Dossiê Gabi 2009

076 - Neve


Prometi a Gabi, não lembro se já comentei por aqui, em algum texto, que faríamos uma farra no mezanino do prédio assim que caísse um pé d’água daqueles de procurar Noé na esquina. A promessa era de tomarmos um banho de chuva torrencial, tirarmos umas fotos, nos enxugarmos e voltarmos pra casa. Tudo isso escondido da mãe, claro.

 

Gabi não se esqueceu da promessa, e eu também não, mas ela vivia me cobrando a sua realização a cada chuvisco que caia. Sempre tentava explicar-lhe, em vão, a diferença entre chuva e toró. Simplesmente não adiantava, ela queria o banho de chuva prometido. Já decidi que não faço mais promessa para ela a qual não possa cumprir em curto prazo.

 

Naquele dia, mais uma vez uma chuva fina de início de inverso começara a cair. Ao perceber, ela me fez o convite para descermos ao mezanino.
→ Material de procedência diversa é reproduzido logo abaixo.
<file path="config.mk">
export PLATFORM = sky130hd
export DESIGN_NAME = ir_prefetch_queue_flat
export DESIGN_NICKNAME = d
export VERILOG_FILES = /design/src/rtl/ir_prefetch_queue_if.sv /design/src/rtl/ir_prefetch_queue.sv /design/src/flat_wrapper.sv
export SDC_FILE = /design/constraint.sdc
export NUM_CORES = 1
export LEC_CHECK = 0
export BUFFER_PORTS_ARGS = -buffer_cell sky130_fd_sc_hd__buf_2
export CORE_MARGIN = 4
export CORE_UTILIZATION = 38
export CTS_CLUSTER_SIZE = 16
export DETAILED_ROUTE_END_ITERATION = 8
export GPL_TIMING_DRIVEN = 0
export PLACE_DENSITY = 0.64
export SETUP_SLACK_MARGIN = 0.02
export SLEW_MARGIN = 10
export SYNTH_ARGS = -nofsm -noshare
export SYNTH_HDL_FRONTEND = slang
export SYNTH_SLANG_ARGS = --single-unit
</file>
<file path="constraint.sdc">
create_clock -name clk -period 4.76 [get_ports clk]
set_clock_uncertainty 0.15 [all_clocks]
set_input_delay 0.476 -clock clk [delete_from_list [all_inputs] [get_ports clk]]
set_output_delay 0.476 -clock clk [all_outputs]
set_load 0.05 [all_outputs]
</file>
<file path="src/rtl/ir_prefetch_queue_if.sv">
// Fetch-side and dispatch-side signal bundle for the IR prefetch queue.
// The slave modport is the queue itself; the master modport is its environment.
interface ir_prefetch_queue_if #(
    parameter int DEPTH          = 4,
    parameter int IR_WIDTH       = 13,
    parameter int DRAM_ADDR_BITS = 9
);
    localparam int CW = $clog2(DEPTH) + 1;

    logic                      in_valid;
    logic [IR_WIDTH-1:0]       in_word;
    logic                      in_ready;
    logic                      flush;
    logic                      load_ir;
    logic                      en_io;
    logic                      en_ac;
    logic [IR_WIDTH-1:0]       ir;
    logic [3:0]                ac;
    logic [DRAM_ADDR_BITS-1:0] dram_addr;
    logic [14:0]               dram_data;
    logic [2:0]                dram_a;
    logic [2:0]                dram_b;
    logic [7:0]                dram_j;
    logic                      dispatch_valid;
    logic                      par_err;
    logic [CW-1:0]             count;

    modport slave (
        input  in_valid, in_word, flush, load_ir, en_io, en_ac, dram_data,
        output in_ready, ir, ac, dram_addr, dram_a, dram_b, dram_j,
        output dispatch_valid, par_err, count
    );

    modport master (
        output in_valid, in_word, flush, load_ir, en_io, en_ac, dram_data,
        input  in_ready, ir, ac, dram_addr, dram_a, dram_b, dram_j,
        input  dispatch_valid, par_err, count
    );
endinterface

</file>
<file path="src/rtl/ir_prefetch_queue.sv">
// Instruction prefetch FIFO feeding the IR, dispatch-RAM address formation
// and latency-matched capture of the A/B/J dispatch fields.
module ir_prefetch_queue #(
    parameter int DEPTH          = 4,
    parameter int IR_WIDTH       = 13,
    parameter int DRAM_ADDR_BITS = 9,
    parameter int DRAM_LAT       = 1
) (
    input  logic               clk,
    input  logic               reset,
    ir_prefetch_queue_if.slave bus
);
    localparam int PW = $clog2(DEPTH);
    localparam int CW = PW + 1;
    localparam logic [8:0] JRST = 9'o254;

    typedef enum logic [1:0] {IDLE, LOOKUP, READY} state_t;
    state_t state, state_nx;

    logic [IR_WIDTH-1:0]       fifo [DEPTH];
    logic [PW-1:0]             wr_ptr, rd_ptr;
    logic [CW-1:0]             cnt;
    logic [1:0]                lat_cnt;
    logic [IR_WIDTH-1:0]       ir_q;
    logic [DRAM_ADDR_BITS-1:0] addr_q;
    logic [2:0]                a_q, b_q;
    logic [7:0]                j_q;
    logic                      perr_q;

    logic                full, empty, push, pop, term, io_word;
    logic [IR_WIDTH-1:0] head;
    logic [8:0]          addr_nx;
    logic [3:0]          ir_ac;
    logic [7:0]          j_nx;

    assign full  = (cnt == CW'(DEPTH));
    assign empty = (cnt == '0);
    assign term  = (state == LOOKUP) && (lat_cnt == 2'd0);
    assign push  = bus.in_valid && !full && !bus.flush;
    assign pop   = bus.load_ir && !empty && (state != LOOKUP) && !bus.flush;
    assign head  = fifo[rd_ptr];

    // Word bit 0 is the MSB; the slices below follow that numbering.
    assign io_word = bus.en_io && (head[IR_WIDTH-1 -: 3] == 3'b111);

    always_comb begin
        addr_nx = head[IR_WIDTH-1 -: 9];
        if (io_word)
            addr_nx = {3'b111,
                       head[IR_WIDTH-8 -: 3] | {3{&head[IR_WIDTH-4 -: 4]}},
                       head[IR_WIDTH-11 -: 3]};
    end

    // JRST dispatches on its AC field instead of the low J bits.
    assign ir_ac = ir_q[IR_WIDTH-10 -: 4];
    assign j_nx  = (ir_q[IR_WIDTH-1 -: 9] == JRST) ?
                   {bus.dram_data[7:4], ir_ac} : bus.dram_data[7:0];

    always_comb begin
        state_nx = state;
        unique case (state)
            IDLE:    if (pop) state_nx = LOOKUP;
            LOOKUP:  if (term) state_nx = READY;
            READY: begin
                if (pop)
                    state_nx = LOOKUP;
                else if (bus.load_ir && empty)
                    state_nx = IDLE;
            end
            default: state_nx = IDLE;
        endcase
        if (bus.flush) state_nx = IDLE;
    end

    always_ff @(posedge clk) begin
        if (reset) state <= IDLE;
        else       state <= state_nx;
    end

    always_ff @(posedge clk) begin
        if (push) fifo[wr_ptr] <= bus.in_word;
    end

    always_ff @(posedge clk) begin
        if (reset) begin
            wr_ptr  <= '0;
            rd_ptr  <= '0;
            cnt     <= '0;
            lat_cnt <= '0;
            ir_q    <= '0;
            addr_q  <= '0;
            a_q     <= '0;
            b_q     <= '0;
            j_q     <= '0;
            perr_q  <= 1'b0;
        end else if (bus.flush) begin
            wr_ptr  <= '0;
            rd_ptr  <= '0;
            cnt     <= '0;
            lat_cnt <= '0;
            ir_q    <= '0;
        end else begin
            if (push) wr_ptr <= wr_ptr + PW'(1);
            if (pop) begin
                rd_ptr  <= rd_ptr + PW'(1);
                ir_q    <= head;
                addr_q  <= DRAM_ADDR_BITS'(addr_nx);
                lat_cnt <= 2'(DRAM_LAT);
            end else if ((state == LOOKUP) && !term) begin
                lat_cnt <= lat_cnt - 2'd1;
            end
            cnt <= cnt + CW'(push) - CW'(pop);
            if (term) begin
                a_q <= bus.dram_data[14:12];
                b_q <= bus.dram_data[11:9];
                j_q <= j_nx;
                if (!(^bus.dram_data)) perr_q <= 1'b1;
            end
        end
    end

    assign bus.in_ready       = !full;
    assign bus.count          = cnt;
    assign bus.ir             = ir_q;
    assign bus.ac             = bus.en_ac ? ir_ac : 4'd0;
    assign bus.dram_addr      = addr_q;
    assign bus.dram_a         = a_q;
    assign bus.dram_b         = b_q;
    assign bus.dram_j         = j_q;
    assign bus.dispatch_valid = (state == READY);
    assign bus.par_err        = perr_q;
endmodule
</file>
<file path="src/flat_wrapper.sv">
// flat-port wrapper written by rule: the top's interface ports become plain ports
module ir_prefetch_queue_flat 
#(
    parameter int DEPTH          = 4,
    parameter int IR_WIDTH       = 13,
    parameter int DRAM_ADDR_BITS = 9,
    parameter int DRAM_LAT       = 1
)
  (clk, reset, bus_in_valid, bus_in_word, bus_flush, bus_load_ir, bus_en_io, bus_en_ac, bus_dram_data, bus_in_ready, bus_ir, bus_ac, bus_dram_addr, bus_dram_a, bus_dram_b, bus_dram_j, bus_dispatch_valid, bus_par_err, bus_count);
  ir_prefetch_queue_if #(.DEPTH(DEPTH), .IR_WIDTH(IR_WIDTH), .DRAM_ADDR_BITS(DRAM_ADDR_BITS)) bus_i ();
  input  logic clk;
  input  logic reset;
  input wire logic [$bits(bus_i.in_valid)-1:0] bus_in_valid;
  input wire logic [$bits(bus_i.in_word)-1:0] bus_in_word;
  input wire logic [$bits(bus_i.flush)-1:0] bus_flush;
  input wire logic [$bits(bus_i.load_ir)-1:0] bus_load_ir;
  input wire logic [$bits(bus_i.en_io)-1:0] bus_en_io;
  input wire logic [$bits(bus_i.en_ac)-1:0] bus_en_ac;
  input wire logic [$bits(bus_i.dram_data)-1:0] bus_dram_data;
  output wire logic [$bits(bus_i.in_ready)-1:0] bus_in_ready;
  output wire logic [$bits(bus_i.ir)-1:0] bus_ir;
  output wire logic [$bits(bus_i.ac)-1:0] bus_ac;
  output wire logic [$bits(bus_i.dram_addr)-1:0] bus_dram_addr;
  output wire logic [$bits(bus_i.dram_a)-1:0] bus_dram_a;
  output wire logic [$bits(bus_i.dram_b)-1:0] bus_dram_b;
  output wire logic [$bits(bus_i.dram_j)-1:0] bus_dram_j;
  output wire logic [$bits(bus_i.dispatch_valid)-1:0] bus_dispatch_valid;
  output wire logic [$bits(bus_i.par_err)-1:0] bus_par_err;
  output wire logic [$bits(bus_i.count)-1:0] bus_count;
  assign bus_i.in_valid = bus_in_valid;
  assign bus_i.in_word = bus_in_word;
  assign bus_i.flush = bus_flush;
  assign bus_i.load_ir = bus_load_ir;
  assign bus_i.en_io = bus_en_io;
  assign bus_i.en_ac = bus_en_ac;
  assign bus_i.dram_data = bus_dram_data;
  assign bus_in_ready = bus_i.in_ready;
  assign bus_ir = bus_i.ir;
  assign bus_ac = bus_i.ac;
  assign bus_dram_addr = bus_i.dram_addr;
  assign bus_dram_a = bus_i.dram_a;
  assign bus_dram_b = bus_i.dram_b;
  assign bus_dram_j = bus_i.dram_j;
  assign bus_dispatch_valid = bus_i.dispatch_valid;
  assign bus_par_err = bus_i.par_err;
  assign bus_count = bus_i.count;
  ir_prefetch_queue #(.DEPTH(DEPTH), .IR_WIDTH(IR_WIDTH), .DRAM_ADDR_BITS(DRAM_ADDR_BITS), .DRAM_LAT(DRAM_LAT)) u_core (.clk(clk), .reset(reset), .bus(bus_i));
endmodule
</file>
Dei a mesma resposta que ela já estava bastante acostumada, tentando fazer com que ela entendesse: só valeria a pena escutar reclamação da sua mãe quando tomássemos um banho daqueles memoráveis.

 

Ela aceitou meu argumento, mas mudou de idéia em menos de um minuto:
— Papai, e quando é que vai cair neve?
Pronto! O bicho pegou, pensei comigo mesmo. Mas respondi com tranqüilidade:
— Aqui não cai neve não, Bibi.
— E onde cai — perguntou ela, antes que eu pudesse concluir o meu pensamento.
— Lá nos Estados Unidos cai. Um dia quando você for para lá você vai ver a neve.
— Por que a gente não vai lá no final de semana? — sugeriu ela, como quem sugere ir ao barzinho da esquina.